Given records:
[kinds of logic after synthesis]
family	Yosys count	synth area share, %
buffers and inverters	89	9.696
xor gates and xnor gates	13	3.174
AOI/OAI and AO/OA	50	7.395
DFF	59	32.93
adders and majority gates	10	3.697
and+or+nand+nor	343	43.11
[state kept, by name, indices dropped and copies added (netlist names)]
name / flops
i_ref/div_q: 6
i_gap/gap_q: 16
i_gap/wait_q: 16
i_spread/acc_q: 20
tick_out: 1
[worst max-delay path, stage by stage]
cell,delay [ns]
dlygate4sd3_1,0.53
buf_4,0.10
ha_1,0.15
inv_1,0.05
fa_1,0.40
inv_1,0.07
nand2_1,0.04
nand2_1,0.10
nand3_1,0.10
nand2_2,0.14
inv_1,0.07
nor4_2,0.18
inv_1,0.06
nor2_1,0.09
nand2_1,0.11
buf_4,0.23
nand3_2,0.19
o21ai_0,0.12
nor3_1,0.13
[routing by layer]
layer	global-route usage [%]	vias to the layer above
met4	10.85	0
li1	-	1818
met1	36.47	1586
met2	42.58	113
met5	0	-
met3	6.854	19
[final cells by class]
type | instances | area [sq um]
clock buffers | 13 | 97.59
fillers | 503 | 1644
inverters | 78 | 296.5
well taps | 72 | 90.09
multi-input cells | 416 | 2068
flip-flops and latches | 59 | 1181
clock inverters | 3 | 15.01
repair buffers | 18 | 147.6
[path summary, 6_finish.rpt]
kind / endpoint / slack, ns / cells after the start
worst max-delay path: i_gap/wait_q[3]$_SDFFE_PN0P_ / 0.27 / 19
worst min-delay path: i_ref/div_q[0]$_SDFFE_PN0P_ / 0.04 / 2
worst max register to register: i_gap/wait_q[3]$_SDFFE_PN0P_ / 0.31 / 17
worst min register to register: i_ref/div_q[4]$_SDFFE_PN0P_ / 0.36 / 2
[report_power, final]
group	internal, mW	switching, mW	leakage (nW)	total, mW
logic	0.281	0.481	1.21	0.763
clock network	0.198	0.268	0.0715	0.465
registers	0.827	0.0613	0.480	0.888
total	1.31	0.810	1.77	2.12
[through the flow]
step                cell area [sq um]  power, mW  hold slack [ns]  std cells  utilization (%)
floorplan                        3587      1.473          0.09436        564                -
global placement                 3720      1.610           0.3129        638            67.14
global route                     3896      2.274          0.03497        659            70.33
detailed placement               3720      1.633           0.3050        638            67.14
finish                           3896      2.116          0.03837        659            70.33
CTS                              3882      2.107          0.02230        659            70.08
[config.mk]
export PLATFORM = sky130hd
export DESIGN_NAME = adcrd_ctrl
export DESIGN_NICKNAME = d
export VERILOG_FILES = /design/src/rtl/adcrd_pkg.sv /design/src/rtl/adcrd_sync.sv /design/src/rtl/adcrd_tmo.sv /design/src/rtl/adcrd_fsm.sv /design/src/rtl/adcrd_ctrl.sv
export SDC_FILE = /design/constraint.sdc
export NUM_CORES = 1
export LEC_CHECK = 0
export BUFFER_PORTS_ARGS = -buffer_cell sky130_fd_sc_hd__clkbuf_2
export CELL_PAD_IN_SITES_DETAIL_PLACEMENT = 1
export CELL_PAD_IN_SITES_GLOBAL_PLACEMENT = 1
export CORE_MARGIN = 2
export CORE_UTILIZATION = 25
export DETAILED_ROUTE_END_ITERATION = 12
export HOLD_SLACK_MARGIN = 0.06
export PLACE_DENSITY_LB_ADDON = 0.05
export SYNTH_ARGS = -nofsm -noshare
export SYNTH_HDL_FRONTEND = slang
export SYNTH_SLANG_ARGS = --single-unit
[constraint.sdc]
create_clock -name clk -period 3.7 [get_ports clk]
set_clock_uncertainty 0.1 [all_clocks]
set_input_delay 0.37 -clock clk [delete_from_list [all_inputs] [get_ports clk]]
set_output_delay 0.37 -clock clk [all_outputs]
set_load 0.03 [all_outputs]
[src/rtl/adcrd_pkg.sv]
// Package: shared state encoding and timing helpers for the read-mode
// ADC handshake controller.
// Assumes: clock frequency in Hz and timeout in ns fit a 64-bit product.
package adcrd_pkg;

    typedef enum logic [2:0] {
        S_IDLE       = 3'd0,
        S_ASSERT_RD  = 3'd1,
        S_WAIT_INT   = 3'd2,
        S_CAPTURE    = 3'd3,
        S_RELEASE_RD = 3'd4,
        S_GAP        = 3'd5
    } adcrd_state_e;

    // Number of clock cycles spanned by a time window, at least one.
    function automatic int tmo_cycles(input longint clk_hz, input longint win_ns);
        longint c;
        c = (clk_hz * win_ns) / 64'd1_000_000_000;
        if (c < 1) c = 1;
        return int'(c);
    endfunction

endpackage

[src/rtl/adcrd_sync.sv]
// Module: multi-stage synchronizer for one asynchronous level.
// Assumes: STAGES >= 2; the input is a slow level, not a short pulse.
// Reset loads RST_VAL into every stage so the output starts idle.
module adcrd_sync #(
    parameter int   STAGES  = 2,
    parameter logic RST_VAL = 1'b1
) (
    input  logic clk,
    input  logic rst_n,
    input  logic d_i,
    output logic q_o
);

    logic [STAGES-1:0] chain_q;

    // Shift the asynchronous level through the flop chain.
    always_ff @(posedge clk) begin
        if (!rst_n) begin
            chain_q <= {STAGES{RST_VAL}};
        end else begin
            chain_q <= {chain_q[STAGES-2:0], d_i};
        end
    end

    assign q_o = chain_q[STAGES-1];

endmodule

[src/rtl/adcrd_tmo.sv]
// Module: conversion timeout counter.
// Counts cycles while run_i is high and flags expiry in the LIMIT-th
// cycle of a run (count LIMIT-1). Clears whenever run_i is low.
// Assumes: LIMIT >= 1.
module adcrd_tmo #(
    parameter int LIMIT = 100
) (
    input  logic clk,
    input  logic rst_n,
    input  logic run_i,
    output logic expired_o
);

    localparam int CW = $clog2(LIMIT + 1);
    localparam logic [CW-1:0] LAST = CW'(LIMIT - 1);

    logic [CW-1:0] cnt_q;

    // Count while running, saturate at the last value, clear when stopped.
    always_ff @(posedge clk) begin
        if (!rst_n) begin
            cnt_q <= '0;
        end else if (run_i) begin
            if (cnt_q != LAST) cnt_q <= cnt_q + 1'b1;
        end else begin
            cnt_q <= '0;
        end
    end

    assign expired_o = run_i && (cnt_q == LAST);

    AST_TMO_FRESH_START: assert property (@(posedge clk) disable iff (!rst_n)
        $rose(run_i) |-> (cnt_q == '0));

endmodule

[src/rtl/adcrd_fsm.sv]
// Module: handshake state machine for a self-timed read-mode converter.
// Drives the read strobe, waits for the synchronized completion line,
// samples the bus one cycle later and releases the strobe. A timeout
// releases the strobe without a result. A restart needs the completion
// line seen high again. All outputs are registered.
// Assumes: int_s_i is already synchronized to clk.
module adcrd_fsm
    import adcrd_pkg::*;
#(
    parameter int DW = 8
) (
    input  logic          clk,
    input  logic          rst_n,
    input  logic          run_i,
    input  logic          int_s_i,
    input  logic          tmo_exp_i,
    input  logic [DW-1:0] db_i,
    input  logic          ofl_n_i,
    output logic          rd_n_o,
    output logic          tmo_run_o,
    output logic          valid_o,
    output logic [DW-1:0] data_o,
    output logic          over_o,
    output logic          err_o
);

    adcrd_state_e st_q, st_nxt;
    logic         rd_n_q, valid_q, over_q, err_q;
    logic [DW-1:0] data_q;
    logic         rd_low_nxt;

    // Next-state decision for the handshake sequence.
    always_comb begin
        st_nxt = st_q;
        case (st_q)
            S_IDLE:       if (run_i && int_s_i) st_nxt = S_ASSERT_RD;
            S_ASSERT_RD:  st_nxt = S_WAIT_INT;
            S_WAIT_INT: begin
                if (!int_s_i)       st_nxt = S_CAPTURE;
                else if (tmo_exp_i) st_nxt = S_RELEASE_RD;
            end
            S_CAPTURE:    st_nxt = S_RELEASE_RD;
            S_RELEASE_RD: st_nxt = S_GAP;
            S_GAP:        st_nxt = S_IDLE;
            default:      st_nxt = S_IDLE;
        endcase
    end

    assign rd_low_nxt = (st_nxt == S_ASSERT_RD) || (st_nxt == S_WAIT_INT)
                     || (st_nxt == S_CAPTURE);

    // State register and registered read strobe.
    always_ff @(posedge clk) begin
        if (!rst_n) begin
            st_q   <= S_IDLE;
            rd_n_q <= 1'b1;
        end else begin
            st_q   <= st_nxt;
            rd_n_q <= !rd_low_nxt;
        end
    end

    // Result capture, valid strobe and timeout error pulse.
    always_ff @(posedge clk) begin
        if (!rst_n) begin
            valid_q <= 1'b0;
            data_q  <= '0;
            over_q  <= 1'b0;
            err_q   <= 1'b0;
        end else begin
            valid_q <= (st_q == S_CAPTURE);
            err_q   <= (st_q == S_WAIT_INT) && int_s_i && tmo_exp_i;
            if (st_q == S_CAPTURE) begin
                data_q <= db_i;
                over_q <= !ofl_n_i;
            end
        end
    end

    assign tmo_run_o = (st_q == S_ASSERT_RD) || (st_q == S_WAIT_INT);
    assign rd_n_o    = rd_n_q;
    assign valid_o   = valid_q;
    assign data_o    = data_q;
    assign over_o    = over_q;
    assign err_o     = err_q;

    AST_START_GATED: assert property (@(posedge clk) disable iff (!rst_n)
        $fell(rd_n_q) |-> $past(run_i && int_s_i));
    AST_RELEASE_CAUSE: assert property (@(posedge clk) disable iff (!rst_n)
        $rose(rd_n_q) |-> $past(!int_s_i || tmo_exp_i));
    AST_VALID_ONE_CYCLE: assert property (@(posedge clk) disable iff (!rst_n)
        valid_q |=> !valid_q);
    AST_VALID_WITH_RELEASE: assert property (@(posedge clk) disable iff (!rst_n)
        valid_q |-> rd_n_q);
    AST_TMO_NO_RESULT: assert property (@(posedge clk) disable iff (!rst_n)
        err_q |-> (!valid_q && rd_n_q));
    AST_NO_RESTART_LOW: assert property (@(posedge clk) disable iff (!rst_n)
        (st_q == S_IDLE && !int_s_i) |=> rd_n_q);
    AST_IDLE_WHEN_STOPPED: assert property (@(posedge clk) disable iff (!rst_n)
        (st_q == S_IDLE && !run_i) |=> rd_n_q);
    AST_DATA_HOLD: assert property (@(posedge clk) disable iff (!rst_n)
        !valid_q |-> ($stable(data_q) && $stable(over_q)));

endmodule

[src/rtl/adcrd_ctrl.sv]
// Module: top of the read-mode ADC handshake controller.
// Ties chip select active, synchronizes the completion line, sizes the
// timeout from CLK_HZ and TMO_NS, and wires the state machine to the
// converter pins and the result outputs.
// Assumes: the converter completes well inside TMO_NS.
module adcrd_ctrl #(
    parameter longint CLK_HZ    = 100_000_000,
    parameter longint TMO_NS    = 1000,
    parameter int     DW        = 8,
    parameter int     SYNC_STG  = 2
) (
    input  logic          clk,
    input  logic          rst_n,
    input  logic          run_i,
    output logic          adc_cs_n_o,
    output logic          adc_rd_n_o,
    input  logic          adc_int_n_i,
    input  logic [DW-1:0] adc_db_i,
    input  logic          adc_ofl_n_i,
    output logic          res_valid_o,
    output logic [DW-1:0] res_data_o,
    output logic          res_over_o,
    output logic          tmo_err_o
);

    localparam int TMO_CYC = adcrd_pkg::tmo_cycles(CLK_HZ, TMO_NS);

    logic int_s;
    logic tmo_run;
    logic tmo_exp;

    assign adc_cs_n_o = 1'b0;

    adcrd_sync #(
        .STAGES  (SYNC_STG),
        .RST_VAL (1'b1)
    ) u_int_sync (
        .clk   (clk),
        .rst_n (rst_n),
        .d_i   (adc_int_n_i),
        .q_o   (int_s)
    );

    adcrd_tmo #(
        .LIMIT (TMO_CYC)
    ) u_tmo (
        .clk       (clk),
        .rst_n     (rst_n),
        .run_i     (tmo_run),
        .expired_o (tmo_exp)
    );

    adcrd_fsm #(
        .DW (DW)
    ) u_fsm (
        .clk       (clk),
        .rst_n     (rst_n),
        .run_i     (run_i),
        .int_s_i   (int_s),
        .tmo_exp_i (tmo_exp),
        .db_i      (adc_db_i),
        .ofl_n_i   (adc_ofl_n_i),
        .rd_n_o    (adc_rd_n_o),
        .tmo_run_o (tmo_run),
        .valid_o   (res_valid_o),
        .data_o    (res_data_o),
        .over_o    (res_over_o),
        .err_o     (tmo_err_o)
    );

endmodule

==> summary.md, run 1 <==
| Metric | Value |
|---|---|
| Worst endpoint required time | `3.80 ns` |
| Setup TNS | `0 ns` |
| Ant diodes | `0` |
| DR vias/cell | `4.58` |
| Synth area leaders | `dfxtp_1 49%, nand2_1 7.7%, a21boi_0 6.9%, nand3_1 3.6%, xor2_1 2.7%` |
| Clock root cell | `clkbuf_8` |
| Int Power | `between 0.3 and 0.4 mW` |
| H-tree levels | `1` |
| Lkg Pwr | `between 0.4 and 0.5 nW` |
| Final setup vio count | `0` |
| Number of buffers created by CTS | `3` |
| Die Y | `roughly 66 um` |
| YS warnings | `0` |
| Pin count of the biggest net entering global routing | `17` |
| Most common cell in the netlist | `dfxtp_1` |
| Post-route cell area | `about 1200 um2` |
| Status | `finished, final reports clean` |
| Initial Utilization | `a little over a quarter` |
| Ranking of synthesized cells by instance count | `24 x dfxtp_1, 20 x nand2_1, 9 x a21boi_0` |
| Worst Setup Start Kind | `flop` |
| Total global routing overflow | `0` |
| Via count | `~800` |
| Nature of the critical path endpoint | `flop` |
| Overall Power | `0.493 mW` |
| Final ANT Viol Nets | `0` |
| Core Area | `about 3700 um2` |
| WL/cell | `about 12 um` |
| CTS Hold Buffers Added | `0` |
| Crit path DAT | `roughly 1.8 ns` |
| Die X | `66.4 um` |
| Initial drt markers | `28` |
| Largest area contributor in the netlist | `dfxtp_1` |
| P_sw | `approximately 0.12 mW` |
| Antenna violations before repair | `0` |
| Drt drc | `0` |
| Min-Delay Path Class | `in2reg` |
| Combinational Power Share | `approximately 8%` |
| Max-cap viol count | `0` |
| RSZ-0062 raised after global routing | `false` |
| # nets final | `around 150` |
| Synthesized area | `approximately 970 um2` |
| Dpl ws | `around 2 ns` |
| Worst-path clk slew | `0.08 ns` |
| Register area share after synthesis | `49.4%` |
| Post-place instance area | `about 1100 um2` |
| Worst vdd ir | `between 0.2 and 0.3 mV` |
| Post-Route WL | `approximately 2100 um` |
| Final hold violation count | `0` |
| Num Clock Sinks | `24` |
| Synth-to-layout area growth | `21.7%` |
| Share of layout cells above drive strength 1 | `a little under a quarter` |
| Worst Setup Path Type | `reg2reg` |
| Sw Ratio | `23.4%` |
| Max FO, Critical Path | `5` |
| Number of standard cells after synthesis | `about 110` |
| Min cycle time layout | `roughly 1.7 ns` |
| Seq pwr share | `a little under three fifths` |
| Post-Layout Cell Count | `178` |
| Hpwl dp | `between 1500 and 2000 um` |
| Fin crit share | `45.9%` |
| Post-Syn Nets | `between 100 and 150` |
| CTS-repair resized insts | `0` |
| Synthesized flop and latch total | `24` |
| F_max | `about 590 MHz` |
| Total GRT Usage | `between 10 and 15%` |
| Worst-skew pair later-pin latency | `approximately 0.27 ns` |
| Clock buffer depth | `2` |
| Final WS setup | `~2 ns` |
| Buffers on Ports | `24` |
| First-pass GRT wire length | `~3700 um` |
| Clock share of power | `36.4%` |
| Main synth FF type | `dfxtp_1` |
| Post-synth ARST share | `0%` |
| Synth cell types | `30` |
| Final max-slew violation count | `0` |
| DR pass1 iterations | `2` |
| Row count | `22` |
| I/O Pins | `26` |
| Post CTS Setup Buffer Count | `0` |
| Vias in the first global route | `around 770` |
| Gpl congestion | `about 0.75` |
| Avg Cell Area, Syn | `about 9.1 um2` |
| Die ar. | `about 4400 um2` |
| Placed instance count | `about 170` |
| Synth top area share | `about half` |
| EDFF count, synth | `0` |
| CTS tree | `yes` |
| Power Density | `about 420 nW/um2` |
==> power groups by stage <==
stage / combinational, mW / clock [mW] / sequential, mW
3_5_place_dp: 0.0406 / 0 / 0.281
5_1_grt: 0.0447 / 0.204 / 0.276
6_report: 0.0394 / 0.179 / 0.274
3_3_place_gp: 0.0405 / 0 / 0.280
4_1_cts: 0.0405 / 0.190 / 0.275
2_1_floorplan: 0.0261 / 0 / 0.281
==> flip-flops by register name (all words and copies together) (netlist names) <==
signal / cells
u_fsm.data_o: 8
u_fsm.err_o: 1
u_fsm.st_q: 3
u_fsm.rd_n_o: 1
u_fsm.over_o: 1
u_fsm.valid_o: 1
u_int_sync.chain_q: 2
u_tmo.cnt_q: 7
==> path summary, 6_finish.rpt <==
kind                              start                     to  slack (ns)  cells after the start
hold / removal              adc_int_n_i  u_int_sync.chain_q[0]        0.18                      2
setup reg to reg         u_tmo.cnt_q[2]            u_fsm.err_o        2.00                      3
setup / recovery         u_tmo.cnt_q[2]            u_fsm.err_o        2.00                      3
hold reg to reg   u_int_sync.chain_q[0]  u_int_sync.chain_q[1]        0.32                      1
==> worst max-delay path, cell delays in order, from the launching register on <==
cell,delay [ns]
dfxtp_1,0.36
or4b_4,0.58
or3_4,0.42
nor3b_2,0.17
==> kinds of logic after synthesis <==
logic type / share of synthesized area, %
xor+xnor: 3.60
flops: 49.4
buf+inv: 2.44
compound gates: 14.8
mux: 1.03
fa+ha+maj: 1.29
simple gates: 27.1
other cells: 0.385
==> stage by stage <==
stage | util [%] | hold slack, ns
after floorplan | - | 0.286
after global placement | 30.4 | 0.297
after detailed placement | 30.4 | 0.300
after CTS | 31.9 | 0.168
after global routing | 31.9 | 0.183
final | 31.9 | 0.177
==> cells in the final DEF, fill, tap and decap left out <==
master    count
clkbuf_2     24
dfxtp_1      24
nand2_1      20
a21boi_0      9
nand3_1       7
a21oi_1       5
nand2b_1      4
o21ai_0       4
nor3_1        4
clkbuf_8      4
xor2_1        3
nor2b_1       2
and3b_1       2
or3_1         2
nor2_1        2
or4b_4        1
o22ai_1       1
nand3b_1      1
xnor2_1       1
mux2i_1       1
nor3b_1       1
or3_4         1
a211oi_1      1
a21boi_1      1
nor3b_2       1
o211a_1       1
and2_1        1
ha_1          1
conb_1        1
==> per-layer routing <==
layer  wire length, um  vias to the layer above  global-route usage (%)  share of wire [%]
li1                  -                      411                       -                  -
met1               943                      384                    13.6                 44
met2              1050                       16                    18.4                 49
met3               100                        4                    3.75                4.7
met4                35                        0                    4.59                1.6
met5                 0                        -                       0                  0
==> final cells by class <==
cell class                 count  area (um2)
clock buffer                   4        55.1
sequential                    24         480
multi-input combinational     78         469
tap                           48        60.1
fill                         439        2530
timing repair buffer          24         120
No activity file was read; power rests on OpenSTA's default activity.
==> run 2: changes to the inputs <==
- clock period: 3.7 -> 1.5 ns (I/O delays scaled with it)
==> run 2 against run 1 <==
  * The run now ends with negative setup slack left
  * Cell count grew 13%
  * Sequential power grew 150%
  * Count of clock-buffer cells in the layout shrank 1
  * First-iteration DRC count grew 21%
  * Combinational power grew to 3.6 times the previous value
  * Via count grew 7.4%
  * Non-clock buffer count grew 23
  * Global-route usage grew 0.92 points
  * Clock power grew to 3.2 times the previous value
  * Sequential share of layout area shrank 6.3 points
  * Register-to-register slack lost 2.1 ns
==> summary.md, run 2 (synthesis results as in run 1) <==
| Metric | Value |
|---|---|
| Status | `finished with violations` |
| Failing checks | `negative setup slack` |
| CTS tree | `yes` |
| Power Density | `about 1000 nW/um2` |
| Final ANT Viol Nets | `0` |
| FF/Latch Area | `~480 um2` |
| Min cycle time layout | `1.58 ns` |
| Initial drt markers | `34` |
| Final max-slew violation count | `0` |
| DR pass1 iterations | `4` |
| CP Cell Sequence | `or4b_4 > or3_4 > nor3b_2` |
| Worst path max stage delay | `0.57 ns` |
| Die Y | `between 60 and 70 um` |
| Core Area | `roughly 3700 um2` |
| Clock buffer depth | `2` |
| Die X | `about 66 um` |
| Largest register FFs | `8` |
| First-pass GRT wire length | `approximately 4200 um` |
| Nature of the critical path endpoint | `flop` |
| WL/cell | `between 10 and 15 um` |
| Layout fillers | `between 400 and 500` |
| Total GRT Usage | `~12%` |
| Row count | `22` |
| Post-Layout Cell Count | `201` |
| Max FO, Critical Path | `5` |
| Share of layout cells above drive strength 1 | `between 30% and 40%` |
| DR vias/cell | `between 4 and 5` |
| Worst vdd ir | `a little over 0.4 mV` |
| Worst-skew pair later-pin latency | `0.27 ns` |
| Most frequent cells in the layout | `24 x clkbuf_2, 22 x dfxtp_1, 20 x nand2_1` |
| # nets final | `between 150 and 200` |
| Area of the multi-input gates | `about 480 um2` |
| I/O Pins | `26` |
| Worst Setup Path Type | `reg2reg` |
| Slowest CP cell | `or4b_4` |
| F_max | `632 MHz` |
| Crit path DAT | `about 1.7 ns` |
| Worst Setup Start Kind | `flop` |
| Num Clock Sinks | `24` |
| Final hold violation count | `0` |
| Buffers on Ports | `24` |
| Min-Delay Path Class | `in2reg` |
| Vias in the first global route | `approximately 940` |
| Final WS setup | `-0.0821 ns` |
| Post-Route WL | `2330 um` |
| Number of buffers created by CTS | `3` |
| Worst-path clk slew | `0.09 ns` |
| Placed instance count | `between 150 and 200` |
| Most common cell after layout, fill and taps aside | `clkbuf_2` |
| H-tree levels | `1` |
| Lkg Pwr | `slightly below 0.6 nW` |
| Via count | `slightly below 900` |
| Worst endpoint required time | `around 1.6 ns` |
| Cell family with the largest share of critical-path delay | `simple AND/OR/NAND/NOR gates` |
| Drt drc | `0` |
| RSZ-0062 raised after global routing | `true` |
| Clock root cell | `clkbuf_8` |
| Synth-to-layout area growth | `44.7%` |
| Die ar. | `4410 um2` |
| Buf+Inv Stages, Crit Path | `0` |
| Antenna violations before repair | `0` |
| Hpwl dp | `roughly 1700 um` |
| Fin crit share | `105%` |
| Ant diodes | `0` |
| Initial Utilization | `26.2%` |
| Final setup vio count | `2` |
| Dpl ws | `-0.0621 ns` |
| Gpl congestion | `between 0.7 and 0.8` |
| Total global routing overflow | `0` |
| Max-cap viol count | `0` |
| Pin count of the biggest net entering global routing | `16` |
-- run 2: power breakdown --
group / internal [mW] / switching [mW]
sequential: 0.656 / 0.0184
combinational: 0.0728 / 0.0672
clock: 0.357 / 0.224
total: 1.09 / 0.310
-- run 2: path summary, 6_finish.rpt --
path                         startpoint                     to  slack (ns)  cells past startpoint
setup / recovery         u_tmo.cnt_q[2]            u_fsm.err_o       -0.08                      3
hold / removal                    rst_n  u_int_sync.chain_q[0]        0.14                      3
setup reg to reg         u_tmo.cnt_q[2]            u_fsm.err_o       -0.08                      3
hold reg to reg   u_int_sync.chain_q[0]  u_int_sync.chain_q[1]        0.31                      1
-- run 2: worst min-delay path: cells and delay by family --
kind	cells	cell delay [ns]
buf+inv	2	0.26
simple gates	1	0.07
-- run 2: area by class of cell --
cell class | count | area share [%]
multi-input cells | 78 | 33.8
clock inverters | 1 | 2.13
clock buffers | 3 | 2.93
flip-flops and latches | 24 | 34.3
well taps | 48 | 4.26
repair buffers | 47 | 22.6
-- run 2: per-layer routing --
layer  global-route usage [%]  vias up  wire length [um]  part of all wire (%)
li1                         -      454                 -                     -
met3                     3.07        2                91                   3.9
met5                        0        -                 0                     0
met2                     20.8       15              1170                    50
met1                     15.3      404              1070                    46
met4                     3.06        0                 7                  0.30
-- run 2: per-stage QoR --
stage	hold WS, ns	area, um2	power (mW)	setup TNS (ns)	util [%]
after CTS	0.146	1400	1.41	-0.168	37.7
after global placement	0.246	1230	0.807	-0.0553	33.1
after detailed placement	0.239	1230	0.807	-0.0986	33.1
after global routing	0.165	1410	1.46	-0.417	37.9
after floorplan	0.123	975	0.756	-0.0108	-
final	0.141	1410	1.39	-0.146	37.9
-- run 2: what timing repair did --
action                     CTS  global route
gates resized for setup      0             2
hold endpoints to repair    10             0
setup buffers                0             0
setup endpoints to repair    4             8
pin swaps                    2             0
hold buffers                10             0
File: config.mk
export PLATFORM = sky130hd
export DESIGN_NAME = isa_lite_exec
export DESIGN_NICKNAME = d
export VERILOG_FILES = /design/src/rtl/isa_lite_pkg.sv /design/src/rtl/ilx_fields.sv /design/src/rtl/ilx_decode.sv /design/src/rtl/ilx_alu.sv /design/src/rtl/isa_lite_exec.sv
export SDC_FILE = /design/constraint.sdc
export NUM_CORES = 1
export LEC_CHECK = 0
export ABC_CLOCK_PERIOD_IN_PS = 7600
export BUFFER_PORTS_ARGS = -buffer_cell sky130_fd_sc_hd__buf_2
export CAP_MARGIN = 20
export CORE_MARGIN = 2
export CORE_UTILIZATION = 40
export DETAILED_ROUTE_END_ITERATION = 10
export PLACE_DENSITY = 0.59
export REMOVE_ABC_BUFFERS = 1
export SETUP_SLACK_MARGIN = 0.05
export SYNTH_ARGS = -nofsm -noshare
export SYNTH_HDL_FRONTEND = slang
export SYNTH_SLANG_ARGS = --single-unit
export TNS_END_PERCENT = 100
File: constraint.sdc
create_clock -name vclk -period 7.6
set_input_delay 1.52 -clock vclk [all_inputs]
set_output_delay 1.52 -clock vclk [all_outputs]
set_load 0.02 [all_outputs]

Work instruction: Where does the word "through" appear in the material above? Copy every line that holds it.

Solution to the problem:
[through the flow]
    // Shift the asynchronous level through the flop chain.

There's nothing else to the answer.